Mark, Instead the formula above can you write it out in "General Math" as in:

0.096 * this / this = this

I'm sorry I never took algebra or any of those classes (Never had to years ago) so I'm lost on your formula. Thanks!

 

[Ackbach]

Realistically, you're not going to get $100\%$ yield from each bag or box of glue. I don't know whether that's going to be an important factor or not. It might be second-order, or even third-order, in which case you might not be interested. As the surface area-to-volume ratio of your bags increases, this effect will increase.

 

[oxicottin]

Realistically, you're not going to get $100\%$ yield from each bag or box of glue. I don't know whether that's going to be an important factor or not. It might be second-order, or even third-order, in which case you might not be interested. As the surface area-to-volume ratio of your bags increases, this effect will increase.

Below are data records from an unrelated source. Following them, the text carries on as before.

[src/vec_cfg.svh]
`ifndef VEC_CFG_SVH
`define VEC_CFG_SVH

// Datapath geometry
`define VEC_NR_LANES 4
`define VEC_NR_VREGS 8
`define VEC_NR_LOOPS 4

// Execute cycles per operation inside a lane
`define VEC_LANE_LAT 3

// AXI4-Lite register map
`define VEC_ADDR_INSN   32'h0000_0000
`define VEC_ADDR_RESULT 32'h0000_0004
`define VEC_ADDR_STATUS 32'h0000_0008

`endif

[src/verilog/vec_pkg.sv]
package vec_pkg;

  // Vector opcodes, carried in bits 31:28 of the instruction word
  typedef enum logic [3:0] {
    VADD    = 4'd0,
    VSUB    = 4'd1,
    VAND    = 4'd2,
    VXOR    = 4'd3,
    VIDX    = 4'd4,
    VREDSUM = 4'd5,
    VMVXS   = 4'd6,
    VNOP    = 4'd7
  } vec_op_e;

  typedef enum logic {
    IDLE,
    WAIT_RES
  } seq_state_e;

  typedef logic [1:0]  loop_id_t;
  typedef logic [2:0]  vreg_idx_t;
  typedef logic [31:0] elem_t;

  // Ops that return a scalar to the host instead of writing vd
  function automatic logic is_scalar_op(vec_op_e op);
    return op inside {VREDSUM, VMVXS};
  endfunction

endpackage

Yes I understand that is not aprox but that still doesn't answer my question in post 9 "how is it calculated in general terms"

Thanks!

 

[MarkFL]

Mark, Instead the formula above can you write it out in "General Math" as in:

0.096 * this / this = this

I'm sorry I never took algebra or any of those classes (Never had to years ago) so I'm lost on your formula. Thanks!

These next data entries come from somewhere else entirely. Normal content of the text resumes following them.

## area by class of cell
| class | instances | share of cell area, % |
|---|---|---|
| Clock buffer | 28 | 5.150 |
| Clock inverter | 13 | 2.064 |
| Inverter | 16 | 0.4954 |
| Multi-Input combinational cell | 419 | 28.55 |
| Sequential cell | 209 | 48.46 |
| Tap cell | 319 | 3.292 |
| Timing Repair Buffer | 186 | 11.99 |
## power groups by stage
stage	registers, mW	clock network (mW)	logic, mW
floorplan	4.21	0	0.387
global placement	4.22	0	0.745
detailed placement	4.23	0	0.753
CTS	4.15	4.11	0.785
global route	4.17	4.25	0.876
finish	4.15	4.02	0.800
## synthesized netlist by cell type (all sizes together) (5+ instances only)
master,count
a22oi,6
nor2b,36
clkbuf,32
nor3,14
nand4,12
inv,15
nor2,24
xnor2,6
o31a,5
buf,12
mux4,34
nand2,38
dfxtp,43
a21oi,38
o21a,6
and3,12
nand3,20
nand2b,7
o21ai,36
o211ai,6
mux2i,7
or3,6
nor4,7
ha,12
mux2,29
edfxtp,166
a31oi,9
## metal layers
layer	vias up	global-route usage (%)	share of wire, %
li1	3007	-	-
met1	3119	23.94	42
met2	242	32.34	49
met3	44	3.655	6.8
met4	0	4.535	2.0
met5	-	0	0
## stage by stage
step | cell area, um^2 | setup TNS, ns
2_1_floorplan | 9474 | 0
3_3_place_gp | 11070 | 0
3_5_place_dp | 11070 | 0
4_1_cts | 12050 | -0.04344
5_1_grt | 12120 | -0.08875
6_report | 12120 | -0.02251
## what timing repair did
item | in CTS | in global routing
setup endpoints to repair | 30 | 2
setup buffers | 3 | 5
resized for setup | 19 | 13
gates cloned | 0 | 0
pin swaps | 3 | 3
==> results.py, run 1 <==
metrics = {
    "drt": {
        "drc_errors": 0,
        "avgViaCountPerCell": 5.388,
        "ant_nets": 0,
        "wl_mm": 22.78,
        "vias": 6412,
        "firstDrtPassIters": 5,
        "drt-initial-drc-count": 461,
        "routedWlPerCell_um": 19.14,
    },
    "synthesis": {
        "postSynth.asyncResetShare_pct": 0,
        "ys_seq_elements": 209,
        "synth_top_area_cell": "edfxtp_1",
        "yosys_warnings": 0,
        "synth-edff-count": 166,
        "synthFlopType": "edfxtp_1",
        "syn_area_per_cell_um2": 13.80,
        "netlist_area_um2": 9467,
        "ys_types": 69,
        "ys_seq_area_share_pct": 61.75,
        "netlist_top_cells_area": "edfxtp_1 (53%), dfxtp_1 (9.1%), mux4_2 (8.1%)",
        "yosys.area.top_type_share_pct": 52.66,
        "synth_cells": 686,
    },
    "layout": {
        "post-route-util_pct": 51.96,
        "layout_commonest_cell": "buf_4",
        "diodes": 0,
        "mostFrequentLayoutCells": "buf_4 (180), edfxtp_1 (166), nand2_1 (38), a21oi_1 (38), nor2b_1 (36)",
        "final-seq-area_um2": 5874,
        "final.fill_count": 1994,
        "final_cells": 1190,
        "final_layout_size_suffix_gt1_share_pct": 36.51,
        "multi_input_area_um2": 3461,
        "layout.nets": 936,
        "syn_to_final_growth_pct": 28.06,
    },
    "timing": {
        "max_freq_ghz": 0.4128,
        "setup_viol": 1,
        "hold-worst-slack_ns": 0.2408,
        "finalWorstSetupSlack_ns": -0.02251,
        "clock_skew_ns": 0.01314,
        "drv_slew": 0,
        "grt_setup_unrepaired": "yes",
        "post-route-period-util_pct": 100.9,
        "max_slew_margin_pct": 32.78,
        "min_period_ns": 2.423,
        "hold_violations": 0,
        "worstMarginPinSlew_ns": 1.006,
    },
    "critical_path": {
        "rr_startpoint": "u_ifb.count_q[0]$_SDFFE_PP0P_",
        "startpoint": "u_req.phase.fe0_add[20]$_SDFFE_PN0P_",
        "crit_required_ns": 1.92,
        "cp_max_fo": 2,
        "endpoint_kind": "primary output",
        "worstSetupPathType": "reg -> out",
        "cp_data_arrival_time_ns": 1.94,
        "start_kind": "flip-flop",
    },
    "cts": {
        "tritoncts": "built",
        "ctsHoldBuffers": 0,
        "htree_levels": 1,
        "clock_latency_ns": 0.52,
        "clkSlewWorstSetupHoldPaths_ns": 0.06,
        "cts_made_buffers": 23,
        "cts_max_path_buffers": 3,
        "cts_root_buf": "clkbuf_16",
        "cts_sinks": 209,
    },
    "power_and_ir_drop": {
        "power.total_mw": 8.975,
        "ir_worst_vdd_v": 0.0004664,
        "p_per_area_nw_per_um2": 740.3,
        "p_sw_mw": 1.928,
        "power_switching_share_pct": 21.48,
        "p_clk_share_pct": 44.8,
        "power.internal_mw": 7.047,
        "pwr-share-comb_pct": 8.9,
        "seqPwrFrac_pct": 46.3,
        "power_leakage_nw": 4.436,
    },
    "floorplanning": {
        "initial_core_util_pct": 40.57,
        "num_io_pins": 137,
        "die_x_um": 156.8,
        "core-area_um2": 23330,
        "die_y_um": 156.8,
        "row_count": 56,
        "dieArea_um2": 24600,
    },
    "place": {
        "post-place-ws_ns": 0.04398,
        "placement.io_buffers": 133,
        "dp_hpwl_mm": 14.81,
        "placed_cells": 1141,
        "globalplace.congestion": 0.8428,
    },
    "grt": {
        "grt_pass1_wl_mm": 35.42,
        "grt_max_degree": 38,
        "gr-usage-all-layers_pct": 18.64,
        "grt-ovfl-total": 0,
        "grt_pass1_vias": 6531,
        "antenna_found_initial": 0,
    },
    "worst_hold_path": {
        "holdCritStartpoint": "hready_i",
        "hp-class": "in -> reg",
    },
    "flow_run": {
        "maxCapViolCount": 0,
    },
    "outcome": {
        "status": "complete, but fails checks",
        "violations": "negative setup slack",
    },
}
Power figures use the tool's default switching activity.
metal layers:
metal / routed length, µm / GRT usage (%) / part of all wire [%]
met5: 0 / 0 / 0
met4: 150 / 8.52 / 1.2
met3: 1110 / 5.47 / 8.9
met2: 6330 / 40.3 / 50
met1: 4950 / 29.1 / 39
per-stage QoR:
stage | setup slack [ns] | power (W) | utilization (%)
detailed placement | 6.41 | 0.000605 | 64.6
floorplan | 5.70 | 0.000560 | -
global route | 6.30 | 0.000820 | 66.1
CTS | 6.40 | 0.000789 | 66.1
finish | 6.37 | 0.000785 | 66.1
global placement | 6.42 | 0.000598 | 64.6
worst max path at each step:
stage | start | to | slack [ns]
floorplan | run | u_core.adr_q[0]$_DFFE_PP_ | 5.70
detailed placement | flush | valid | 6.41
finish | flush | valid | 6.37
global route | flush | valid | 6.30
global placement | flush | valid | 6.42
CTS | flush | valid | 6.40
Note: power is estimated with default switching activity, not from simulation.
`src/hdl/core_pkg.sv`:
```
package core_pkg;

  localparam int addr_width = 32;
  localparam int data_width = 32;
  localparam int sel_width = 4;

  localparam logic [addr_width-1:0] reset_pc = 32'h0000_0000;
  localparam int ram_words = 1024; // indexed by adr[11:2]
  localparam logic [data_width-1:0] nop_inst = 32'h0000_0013; // addi x0, x0, 0

  typedef enum logic [1:0] {
    fetch_req,  // cycle pending or open on the bus
    fetch_resp, // ack seen, decide keep or drop
    fetch_hold  // instruction waits for downstream
  } fetch_state_t;

  typedef enum logic [2:0] {
    op_lw,
    op_lb,
    op_lbu,
    op_sw,
    op_sb
  } lsu_op_t;

  typedef enum logic [1:0] {
    lsu_idle,
    lsu_bus,
    lsu_done
  } lsu_state_t;

  typedef enum logic [1:0] {
    arb_idle,
    arb_m0,
    arb_m1
  } arb_state_t;

endpackage
```
`src/hdl/wb_if.sv`:
```
`timescale 1ns/1ps

interface wb_if;

  logic cyc;
  logic stb;
  logic we;
  logic [core_pkg::addr_width-1:0] adr;
  logic [core_pkg::data_width-1:0] dat_w;
  logic [core_pkg::sel_width-1:0] sel;
  logic [core_pkg::data_width-1:0] dat_r;
  logic ack;

  modport master (
    output cyc, stb, we, adr, dat_w, sel,
    input dat_r, ack
  );

  modport slave (
    input cyc, stb, we, adr, dat_w, sel,
    output dat_r, ack
  );

endinterface

```
`src/hdl/wb_arbiter.sv`:
```
`timescale 1ns/1ps

module wb_arbiter
  import core_pkg::*;
(
  input logic clock,
  input logic reset,
  wb_if.slave m0,
  wb_if.slave m1,
  wb_if.master s
);

  arb_state_t state;
  arb_state_t state_next;
  arb_state_t grant;
  logic last_m1; // m1 was served last
  logic req0;
  logic req1;

  assign req0 = m0.cyc & m0.stb;
  assign req1 = m1.cyc & m1.stb;

  always_comb begin
    state_next = state;
    case (state)
      arb_idle: begin
        if (req0 & (~req1 | last_m1)) begin
          state_next = arb_m0;
        end else if (req1) begin
          state_next = arb_m1;
        end
      end
      arb_m0, arb_m1: begin
        if (s.ack) begin
          state_next = arb_idle;
        end
      end
      default: begin
        state_next = arb_idle;
      end
    endcase
  end

  // idle decision is forwarded at once, no added cycle
  assign grant = (state == arb_idle) ? state_next : state;

  always_comb begin
    s.cyc = 1'b0;
    s.stb = 1'b0;
    s.we = m0.we;
    s.adr = m0.adr;
    s.dat_w = m0.dat_w;
    s.sel = m0.sel;
    if (grant == arb_m0) begin
      s.cyc = m0.cyc;
      s.stb = m0.stb;
    end else if (grant == arb_m1) begin
      s.cyc = m1.cyc;
      s.stb = m1.stb;
      s.we = m1.we;
      s.adr = m1.adr;
      s.dat_w = m1.dat_w;
      s.sel = m1.sel;
    end
  end

  assign m0.ack = s.ack & (state == arb_m0);
  assign m1.ack = s.ack & (state == arb_m1);
  assign m0.dat_r = s.dat_r;
  assign m1.dat_r = s.dat_r;

  always_ff @(posedge clock) begin
    if (reset) begin
      state <= arb_idle;
      last_m1 <= 1'b1; // fetch wins the first tie
    end else begin
      state <= state_next;
      if (s.ack & (state != arb_idle)) begin
        last_m1 <= (state == arb_m1);
      end
    end
  end

  assert property (@(posedge clock) disable iff (reset) s.ack |-> (m0.ack || m1.ack))
    else $error("wb_arbiter: ack not routed to any master");

endmodule

```
`src/flat_wrapper.sv`:
```
// flat-port wrapper written by rule: the top's interface ports become plain ports
module wb_arbiter_flat import core_pkg::*;
  (clock, reset, m0_cyc, m0_stb, m0_we, m0_adr, m0_dat_w, m0_sel, m0_dat_r, m0_ack, m1_cyc, m1_stb, m1_we, m1_adr, m1_dat_w, m1_sel, m1_dat_r, m1_ack, s_cyc, s_stb, s_we, s_adr, s_dat_w, s_sel, s_dat_r, s_ack);
  wb_if m0_i ();
  wb_if m1_i ();
  wb_if s_i ();
  input logic clock;
  input logic reset;
  input wire logic [$bits(m0_i.cyc)-1:0] m0_cyc;
  input wire logic [$bits(m0_i.stb)-1:0] m0_stb;
  input wire logic [$bits(m0_i.we)-1:0] m0_we;
  input wire logic [$bits(m0_i.adr)-1:0] m0_adr;
  input wire logic [$bits(m0_i.dat_w)-1:0] m0_dat_w;
  input wire logic [$bits(m0_i.sel)-1:0] m0_sel;
  output wire logic [$bits(m0_i.dat_r)-1:0] m0_dat_r;
  output wire logic [$bits(m0_i.ack)-1:0] m0_ack;
  input wire logic [$bits(m1_i.cyc)-1:0] m1_cyc;
  input wire logic [$bits(m1_i.stb)-1:0] m1_stb;
  input wire logic [$bits(m1_i.we)-1:0] m1_we;
  input wire logic [$bits(m1_i.adr)-1:0] m1_adr;
  input wire logic [$bits(m1_i.dat_w)-1:0] m1_dat_w;
  input wire logic [$bits(m1_i.sel)-1:0] m1_sel;
  output wire logic [$bits(m1_i.dat_r)-1:0] m1_dat_r;
  output wire logic [$bits(m1_i.ack)-1:0] m1_ack;
  output wire logic [$bits(s_i.cyc)-1:0] s_cyc;
  output wire logic [$bits(s_i.stb)-1:0] s_stb;
  output wire logic [$bits(s_i.we)-1:0] s_we;
  output wire logic [$bits(s_i.adr)-1:0] s_adr;
  output wire logic [$bits(s_i.dat_w)-1:0] s_dat_w;
  output wire logic [$bits(s_i.sel)-1:0] s_sel;
  input wire logic [$bits(s_i.dat_r)-1:0] s_dat_r;
  input wire logic [$bits(s_i.ack)-1:0] s_ack;
  assign m0_i.cyc = m0_cyc;
  assign m0_i.stb = m0_stb;
  assign m0_i.we = m0_we;
  assign m0_i.adr = m0_adr;
  assign m0_i.dat_w = m0_dat_w;
  assign m0_i.sel = m0_sel;
  assign m0_dat_r = m0_i.dat_r;
  assign m0_ack = m0_i.ack;
  assign m1_i.cyc = m1_cyc;
  assign m1_i.stb = m1_stb;
  assign m1_i.we = m1_we;
  assign m1_i.adr = m1_adr;
  assign m1_i.dat_w = m1_dat_w;
  assign m1_i.sel = m1_sel;
  assign m1_dat_r = m1_i.dat_r;
  assign m1_ack = m1_i.ack;
  assign s_cyc = s_i.cyc;
  assign s_stb = s_i.stb;
  assign s_we = s_i.we;
  assign s_adr = s_i.adr;
  assign s_dat_w = s_i.dat_w;
  assign s_sel = s_i.sel;
  assign s_i.dat_r = s_dat_r;
  assign s_i.ack = s_ack;
  wb_arbiter u_core (.clock(clock), .reset(reset), .m0(m0_i), .m1(m1_i), .s(s_i));
endmodule
```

What I did was to take the given specific gravity of \(\displaystyle 0.96\frac{\text{g}}{\text{cm}^3}\) and then multiplied by 1 in the form of a string of equivalences such that that all units cancel except for the desired units of \(\displaystyle \frac{\text{lb}}{\text{ft}^3}\).

 

[oxicottin]

What I did was to take the given specific gravity of \(\displaystyle 0.96\frac{\text{g}}{\text{cm}^3}\) and then multiplied by 1 in the form of a string of equivalences such that that all units cancel except for the desired units of \(\displaystyle \frac{\text{lb}}{\text{ft}^3}\).

Thank you for the help... Is this correct then?

0.96 g/cm^3 X 62.4280115 = ___lb/ft^3

DENSITY
g/cm3. Multiply By  62.43 To Obtain lb/ft3
                    0.03613 To Obtain lb/in3

http://www.mathesongas.com/pdfs/products/Conversion-Tables.pdf

 

[MarkFL]

Yes, those are roughly equivalent to what I posted.